───── DATA RECORDS ─────

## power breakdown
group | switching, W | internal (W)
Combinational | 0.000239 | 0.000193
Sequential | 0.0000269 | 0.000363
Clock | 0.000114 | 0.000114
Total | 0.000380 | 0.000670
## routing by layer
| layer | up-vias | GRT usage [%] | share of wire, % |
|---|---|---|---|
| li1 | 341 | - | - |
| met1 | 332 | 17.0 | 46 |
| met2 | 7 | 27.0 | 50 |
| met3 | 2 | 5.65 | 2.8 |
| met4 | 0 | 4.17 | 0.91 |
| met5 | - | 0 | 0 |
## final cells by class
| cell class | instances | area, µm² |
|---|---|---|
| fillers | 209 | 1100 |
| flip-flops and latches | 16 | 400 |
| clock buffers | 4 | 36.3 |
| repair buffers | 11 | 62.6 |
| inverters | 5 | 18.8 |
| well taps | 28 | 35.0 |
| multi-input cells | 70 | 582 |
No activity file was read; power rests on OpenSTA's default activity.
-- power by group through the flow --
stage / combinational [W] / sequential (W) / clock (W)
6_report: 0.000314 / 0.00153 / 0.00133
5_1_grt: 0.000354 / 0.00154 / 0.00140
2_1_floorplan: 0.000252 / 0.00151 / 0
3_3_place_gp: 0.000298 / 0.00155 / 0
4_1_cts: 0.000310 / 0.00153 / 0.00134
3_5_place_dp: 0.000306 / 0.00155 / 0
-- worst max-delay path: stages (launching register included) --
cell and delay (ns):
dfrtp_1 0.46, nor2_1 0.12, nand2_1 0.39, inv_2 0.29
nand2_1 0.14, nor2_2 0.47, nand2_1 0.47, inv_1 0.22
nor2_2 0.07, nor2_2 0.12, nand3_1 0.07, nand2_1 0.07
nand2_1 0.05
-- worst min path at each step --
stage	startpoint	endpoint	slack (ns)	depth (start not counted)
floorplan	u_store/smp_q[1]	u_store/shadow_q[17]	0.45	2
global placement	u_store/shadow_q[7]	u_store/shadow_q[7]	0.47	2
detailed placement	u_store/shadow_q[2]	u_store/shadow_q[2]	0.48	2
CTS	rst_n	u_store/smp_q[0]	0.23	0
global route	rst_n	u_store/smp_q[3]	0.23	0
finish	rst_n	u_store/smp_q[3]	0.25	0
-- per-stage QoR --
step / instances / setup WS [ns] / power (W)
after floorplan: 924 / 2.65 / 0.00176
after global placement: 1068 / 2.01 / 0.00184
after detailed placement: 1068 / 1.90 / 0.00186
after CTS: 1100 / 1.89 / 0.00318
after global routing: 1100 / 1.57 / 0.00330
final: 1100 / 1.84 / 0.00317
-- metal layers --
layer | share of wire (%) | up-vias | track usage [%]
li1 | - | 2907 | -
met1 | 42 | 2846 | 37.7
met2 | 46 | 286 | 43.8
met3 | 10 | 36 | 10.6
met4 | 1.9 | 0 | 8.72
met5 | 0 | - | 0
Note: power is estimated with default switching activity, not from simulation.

─────
───── DATA RECORDS ─────

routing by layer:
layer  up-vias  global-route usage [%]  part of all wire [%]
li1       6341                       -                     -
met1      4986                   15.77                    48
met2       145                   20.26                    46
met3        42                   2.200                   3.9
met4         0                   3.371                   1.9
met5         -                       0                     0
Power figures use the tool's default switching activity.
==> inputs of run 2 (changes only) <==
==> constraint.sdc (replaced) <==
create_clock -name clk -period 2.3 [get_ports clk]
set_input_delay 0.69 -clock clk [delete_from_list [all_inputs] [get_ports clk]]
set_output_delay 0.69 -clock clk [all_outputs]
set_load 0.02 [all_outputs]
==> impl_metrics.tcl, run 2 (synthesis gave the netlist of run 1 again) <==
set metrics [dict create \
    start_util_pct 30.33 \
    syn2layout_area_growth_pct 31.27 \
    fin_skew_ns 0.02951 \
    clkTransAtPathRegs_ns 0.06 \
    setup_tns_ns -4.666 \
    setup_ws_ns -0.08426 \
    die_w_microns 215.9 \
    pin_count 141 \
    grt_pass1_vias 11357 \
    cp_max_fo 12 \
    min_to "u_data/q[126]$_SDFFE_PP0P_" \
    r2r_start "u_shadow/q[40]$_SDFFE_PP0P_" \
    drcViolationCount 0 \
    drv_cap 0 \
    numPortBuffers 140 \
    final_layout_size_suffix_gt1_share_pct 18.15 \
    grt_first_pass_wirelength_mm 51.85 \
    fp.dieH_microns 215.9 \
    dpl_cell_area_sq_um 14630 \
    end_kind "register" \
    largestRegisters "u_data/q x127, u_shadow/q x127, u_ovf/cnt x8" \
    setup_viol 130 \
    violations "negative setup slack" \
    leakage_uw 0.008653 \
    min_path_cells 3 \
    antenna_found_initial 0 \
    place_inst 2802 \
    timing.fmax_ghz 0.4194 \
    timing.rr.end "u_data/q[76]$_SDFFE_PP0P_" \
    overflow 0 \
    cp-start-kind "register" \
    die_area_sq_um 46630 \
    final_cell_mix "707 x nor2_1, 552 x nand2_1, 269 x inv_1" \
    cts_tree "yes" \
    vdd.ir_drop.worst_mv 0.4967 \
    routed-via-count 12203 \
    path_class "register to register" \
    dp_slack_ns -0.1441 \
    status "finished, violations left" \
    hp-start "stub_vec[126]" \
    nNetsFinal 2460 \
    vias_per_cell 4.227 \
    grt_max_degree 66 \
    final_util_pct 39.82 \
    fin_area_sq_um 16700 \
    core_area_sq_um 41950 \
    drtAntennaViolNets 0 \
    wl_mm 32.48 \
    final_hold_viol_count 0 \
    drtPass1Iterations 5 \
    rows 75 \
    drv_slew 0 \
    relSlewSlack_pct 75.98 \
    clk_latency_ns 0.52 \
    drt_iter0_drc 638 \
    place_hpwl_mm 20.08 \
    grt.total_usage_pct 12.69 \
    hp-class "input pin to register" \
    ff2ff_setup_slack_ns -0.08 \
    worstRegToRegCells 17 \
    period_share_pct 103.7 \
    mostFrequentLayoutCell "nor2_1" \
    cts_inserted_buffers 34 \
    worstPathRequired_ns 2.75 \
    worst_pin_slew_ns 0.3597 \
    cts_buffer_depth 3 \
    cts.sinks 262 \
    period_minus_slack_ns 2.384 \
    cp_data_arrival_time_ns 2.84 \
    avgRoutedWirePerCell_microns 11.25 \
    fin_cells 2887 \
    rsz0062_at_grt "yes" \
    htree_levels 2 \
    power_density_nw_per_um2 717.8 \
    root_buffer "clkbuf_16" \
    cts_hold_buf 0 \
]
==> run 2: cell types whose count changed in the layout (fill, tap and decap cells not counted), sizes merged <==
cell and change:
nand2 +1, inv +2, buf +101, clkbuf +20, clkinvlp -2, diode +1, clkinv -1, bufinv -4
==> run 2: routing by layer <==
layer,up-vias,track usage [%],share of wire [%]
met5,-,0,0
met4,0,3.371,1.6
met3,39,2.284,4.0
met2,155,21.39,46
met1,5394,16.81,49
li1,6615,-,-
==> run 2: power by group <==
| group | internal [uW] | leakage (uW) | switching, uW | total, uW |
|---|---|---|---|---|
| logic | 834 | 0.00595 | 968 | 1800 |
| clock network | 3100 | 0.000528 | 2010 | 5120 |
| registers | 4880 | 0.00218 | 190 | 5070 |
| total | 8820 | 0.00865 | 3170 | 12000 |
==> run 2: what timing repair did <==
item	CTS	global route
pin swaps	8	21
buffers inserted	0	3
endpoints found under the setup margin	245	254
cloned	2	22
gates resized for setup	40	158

─────
───── DATA RECORDS ─────

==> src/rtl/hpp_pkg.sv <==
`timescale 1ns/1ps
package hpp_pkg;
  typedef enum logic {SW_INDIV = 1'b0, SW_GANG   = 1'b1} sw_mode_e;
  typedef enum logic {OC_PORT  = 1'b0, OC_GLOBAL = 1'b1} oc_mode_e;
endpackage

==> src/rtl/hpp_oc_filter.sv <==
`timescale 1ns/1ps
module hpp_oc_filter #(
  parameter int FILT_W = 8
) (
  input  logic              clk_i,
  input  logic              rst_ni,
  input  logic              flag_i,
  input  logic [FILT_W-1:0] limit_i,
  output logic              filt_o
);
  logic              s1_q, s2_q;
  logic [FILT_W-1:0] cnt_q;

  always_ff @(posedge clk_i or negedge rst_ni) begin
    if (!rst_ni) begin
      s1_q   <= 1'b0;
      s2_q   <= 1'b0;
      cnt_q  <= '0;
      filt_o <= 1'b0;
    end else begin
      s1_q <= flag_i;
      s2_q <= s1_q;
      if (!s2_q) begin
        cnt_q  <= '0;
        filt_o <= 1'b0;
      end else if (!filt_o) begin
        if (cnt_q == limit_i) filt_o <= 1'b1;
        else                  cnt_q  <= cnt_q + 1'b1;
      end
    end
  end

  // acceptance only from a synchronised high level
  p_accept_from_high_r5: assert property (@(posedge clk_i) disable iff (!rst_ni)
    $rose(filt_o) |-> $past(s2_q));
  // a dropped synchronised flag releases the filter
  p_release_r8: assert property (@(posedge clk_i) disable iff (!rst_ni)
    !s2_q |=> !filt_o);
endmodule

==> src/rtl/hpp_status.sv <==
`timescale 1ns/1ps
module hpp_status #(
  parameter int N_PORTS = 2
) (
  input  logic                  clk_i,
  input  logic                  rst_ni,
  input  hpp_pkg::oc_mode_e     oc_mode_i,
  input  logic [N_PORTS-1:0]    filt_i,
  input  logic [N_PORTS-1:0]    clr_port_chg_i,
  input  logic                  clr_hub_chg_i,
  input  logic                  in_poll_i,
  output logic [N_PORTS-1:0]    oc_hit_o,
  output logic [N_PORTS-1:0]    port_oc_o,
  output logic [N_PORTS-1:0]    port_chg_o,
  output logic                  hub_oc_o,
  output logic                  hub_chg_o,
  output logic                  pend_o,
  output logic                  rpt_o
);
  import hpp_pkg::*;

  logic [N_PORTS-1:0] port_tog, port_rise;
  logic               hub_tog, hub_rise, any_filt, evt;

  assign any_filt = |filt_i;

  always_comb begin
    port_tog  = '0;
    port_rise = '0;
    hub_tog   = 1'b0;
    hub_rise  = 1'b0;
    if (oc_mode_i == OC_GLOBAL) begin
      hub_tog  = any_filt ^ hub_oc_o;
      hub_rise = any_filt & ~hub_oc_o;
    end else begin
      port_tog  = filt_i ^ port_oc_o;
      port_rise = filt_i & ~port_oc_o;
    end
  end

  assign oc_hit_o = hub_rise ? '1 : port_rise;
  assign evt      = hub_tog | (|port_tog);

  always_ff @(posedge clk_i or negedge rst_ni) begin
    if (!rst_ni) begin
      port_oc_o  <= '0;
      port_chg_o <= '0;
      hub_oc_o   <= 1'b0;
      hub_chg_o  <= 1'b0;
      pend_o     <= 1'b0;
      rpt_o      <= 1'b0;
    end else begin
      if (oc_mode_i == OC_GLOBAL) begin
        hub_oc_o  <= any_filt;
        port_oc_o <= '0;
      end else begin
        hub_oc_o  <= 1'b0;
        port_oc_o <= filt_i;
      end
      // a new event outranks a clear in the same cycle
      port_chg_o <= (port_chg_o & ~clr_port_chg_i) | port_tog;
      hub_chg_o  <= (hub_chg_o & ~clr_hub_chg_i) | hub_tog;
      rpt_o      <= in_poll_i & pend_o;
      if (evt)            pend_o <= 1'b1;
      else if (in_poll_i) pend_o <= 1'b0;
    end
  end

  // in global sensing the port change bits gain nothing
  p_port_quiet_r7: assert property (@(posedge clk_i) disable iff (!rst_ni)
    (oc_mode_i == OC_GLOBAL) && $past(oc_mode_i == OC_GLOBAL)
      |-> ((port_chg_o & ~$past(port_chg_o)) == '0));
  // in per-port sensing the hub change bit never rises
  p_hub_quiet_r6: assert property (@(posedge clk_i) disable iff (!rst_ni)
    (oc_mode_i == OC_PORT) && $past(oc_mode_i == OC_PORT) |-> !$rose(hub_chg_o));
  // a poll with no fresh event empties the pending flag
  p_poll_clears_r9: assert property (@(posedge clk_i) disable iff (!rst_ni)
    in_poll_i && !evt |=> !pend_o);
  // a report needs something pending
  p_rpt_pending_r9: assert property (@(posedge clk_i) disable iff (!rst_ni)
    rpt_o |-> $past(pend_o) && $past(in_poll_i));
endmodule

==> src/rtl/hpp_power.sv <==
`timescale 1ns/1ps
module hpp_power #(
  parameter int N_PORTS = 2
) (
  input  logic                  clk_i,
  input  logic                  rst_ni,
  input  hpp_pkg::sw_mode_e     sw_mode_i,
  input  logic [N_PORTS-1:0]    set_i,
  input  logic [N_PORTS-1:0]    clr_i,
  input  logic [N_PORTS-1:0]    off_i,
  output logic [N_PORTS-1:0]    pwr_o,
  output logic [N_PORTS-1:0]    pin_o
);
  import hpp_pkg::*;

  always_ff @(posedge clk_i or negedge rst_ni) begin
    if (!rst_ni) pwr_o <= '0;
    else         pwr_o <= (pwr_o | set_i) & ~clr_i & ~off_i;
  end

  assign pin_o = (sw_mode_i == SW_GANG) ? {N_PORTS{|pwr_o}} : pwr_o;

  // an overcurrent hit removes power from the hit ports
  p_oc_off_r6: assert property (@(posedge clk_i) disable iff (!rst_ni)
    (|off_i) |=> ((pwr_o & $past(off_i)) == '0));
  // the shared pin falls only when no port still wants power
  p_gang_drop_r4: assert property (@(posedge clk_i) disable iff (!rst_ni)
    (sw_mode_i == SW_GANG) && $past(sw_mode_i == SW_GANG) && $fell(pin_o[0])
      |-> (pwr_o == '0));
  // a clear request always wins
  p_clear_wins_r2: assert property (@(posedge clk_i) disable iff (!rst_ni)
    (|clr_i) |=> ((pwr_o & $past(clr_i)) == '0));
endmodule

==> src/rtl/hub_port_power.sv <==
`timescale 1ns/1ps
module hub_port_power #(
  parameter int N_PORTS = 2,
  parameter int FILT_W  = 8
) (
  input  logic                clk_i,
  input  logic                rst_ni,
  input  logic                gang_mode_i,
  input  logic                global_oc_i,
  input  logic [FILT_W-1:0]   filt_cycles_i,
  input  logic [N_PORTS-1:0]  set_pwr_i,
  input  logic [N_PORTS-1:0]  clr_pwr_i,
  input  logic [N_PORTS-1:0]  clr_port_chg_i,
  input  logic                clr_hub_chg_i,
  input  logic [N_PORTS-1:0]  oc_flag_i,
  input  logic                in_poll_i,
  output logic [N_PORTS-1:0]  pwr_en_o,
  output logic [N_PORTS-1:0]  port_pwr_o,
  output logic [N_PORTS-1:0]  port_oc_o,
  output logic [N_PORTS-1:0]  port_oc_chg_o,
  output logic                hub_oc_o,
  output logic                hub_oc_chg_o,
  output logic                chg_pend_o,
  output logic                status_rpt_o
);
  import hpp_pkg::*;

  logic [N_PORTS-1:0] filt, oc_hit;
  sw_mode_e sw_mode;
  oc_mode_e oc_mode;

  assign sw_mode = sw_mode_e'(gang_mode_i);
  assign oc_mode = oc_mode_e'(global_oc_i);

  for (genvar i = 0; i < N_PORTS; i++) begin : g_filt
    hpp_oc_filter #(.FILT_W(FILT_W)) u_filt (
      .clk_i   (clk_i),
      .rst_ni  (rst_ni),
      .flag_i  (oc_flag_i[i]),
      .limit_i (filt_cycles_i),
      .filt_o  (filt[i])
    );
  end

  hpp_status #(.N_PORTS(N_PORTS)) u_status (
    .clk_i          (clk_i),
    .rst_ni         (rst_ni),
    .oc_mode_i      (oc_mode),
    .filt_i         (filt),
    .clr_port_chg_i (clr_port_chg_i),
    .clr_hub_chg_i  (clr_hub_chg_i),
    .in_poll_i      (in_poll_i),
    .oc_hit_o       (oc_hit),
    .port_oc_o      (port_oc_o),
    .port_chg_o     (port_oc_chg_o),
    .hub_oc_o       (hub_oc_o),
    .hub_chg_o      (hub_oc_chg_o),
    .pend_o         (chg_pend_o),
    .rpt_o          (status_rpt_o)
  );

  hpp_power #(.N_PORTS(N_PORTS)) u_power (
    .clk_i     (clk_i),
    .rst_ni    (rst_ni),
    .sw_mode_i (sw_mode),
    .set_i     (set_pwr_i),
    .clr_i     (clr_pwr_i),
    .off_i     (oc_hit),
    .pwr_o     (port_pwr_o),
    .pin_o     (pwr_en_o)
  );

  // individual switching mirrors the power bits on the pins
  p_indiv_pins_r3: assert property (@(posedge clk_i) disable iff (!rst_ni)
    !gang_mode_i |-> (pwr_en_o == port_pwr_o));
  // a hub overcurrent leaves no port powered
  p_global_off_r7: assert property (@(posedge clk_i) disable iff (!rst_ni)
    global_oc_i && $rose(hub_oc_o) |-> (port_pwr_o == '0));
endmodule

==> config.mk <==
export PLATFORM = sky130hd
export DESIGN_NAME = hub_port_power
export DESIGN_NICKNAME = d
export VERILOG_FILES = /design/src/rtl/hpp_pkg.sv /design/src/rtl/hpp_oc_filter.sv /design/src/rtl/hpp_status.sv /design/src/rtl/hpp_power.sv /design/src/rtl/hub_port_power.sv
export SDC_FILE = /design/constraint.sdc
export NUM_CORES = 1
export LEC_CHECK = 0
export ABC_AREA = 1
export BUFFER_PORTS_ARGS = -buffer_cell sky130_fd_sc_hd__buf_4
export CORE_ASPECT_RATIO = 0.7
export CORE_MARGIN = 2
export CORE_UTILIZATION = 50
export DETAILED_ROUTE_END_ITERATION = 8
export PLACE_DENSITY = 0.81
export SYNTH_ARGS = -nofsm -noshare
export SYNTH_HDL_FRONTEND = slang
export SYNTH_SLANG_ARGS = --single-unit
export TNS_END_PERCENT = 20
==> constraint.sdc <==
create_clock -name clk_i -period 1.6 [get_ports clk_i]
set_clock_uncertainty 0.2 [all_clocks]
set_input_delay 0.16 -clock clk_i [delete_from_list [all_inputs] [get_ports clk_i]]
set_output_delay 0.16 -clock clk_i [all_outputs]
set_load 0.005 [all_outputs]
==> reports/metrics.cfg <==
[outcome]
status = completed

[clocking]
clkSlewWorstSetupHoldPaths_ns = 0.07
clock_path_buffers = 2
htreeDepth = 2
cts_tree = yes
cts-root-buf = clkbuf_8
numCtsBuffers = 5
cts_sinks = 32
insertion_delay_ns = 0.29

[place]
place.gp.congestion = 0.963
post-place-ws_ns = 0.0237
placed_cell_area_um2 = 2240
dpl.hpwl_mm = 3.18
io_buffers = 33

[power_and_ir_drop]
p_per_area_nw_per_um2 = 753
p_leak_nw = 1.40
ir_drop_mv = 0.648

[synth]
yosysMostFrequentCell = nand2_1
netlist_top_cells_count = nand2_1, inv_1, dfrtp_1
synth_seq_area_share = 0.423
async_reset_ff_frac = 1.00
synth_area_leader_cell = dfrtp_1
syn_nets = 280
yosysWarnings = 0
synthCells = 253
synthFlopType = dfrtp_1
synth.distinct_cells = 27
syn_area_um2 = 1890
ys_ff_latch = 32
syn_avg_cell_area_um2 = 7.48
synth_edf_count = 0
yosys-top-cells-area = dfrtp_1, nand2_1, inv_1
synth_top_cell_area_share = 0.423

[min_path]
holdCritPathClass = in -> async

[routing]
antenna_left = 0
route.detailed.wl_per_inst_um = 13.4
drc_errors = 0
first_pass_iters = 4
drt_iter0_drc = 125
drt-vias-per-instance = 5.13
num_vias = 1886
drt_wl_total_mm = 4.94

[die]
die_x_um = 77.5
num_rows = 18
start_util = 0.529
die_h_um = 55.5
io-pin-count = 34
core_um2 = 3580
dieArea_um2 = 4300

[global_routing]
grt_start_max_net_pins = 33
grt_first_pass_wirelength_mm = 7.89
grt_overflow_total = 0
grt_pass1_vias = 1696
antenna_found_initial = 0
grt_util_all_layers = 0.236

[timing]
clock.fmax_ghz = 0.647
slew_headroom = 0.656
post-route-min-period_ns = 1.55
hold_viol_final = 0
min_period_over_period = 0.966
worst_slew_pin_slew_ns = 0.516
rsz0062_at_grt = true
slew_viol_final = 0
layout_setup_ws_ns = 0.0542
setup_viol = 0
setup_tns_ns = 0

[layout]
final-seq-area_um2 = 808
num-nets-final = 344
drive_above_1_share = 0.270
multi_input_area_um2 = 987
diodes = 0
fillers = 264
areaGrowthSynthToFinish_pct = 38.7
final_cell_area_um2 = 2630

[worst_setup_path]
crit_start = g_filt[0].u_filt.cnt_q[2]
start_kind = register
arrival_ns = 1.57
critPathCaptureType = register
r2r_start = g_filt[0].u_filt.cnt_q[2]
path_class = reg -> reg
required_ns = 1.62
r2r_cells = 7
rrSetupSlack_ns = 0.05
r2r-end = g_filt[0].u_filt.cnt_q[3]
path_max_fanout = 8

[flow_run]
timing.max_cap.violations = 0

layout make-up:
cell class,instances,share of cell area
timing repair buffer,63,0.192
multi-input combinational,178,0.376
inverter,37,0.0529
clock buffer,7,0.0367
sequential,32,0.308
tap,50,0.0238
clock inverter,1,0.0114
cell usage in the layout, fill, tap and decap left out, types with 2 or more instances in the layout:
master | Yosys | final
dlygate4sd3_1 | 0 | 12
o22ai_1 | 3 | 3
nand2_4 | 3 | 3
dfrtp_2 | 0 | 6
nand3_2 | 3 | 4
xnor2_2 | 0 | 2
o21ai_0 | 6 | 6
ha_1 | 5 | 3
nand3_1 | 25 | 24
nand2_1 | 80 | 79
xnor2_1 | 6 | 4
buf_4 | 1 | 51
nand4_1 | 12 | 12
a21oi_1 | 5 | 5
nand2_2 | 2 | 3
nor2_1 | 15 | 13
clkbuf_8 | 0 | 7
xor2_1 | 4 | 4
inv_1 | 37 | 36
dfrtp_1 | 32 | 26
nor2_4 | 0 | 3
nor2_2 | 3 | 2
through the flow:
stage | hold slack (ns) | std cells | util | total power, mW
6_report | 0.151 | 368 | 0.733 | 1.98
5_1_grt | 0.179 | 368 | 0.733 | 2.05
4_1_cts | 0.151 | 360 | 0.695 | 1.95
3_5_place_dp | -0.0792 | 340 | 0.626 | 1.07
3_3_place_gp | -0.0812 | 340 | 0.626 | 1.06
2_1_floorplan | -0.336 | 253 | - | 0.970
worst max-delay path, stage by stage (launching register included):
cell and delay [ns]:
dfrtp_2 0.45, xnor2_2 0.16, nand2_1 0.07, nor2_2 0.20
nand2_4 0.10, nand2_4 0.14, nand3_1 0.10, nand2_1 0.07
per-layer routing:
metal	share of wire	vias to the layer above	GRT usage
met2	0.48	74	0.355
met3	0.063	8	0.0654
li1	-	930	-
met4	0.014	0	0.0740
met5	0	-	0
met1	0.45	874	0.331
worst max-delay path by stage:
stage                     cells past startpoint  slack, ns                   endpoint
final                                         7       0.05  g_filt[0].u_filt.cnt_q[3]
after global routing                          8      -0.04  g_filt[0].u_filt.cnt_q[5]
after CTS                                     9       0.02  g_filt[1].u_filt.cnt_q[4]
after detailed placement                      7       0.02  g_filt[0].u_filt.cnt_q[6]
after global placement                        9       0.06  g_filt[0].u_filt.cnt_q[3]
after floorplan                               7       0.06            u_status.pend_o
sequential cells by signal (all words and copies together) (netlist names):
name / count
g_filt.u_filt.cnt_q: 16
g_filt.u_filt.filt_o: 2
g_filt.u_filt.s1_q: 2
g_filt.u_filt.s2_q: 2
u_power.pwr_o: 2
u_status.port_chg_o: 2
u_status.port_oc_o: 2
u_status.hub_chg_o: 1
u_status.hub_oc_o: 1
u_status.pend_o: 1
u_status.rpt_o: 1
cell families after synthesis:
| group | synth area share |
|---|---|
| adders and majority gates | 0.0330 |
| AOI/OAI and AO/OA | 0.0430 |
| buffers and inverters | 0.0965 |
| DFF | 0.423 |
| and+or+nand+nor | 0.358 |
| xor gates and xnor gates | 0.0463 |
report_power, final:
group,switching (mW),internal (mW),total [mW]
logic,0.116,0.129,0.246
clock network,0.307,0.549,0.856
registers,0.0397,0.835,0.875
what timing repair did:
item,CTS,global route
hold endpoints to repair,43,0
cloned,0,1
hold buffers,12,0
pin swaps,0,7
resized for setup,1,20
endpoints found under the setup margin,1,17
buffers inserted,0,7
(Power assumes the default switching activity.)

─────

*TASK REQUIREMENTS*: Looking through the data above, copy out each line in which the string "counted" occurs.

*RESULT OF THE TASK*:
stage	startpoint	endpoint	slack (ns)	depth (start not counted)
==> run 2: cell types whose count changed in the layout (fill, tap and decap cells not counted), sizes merged <==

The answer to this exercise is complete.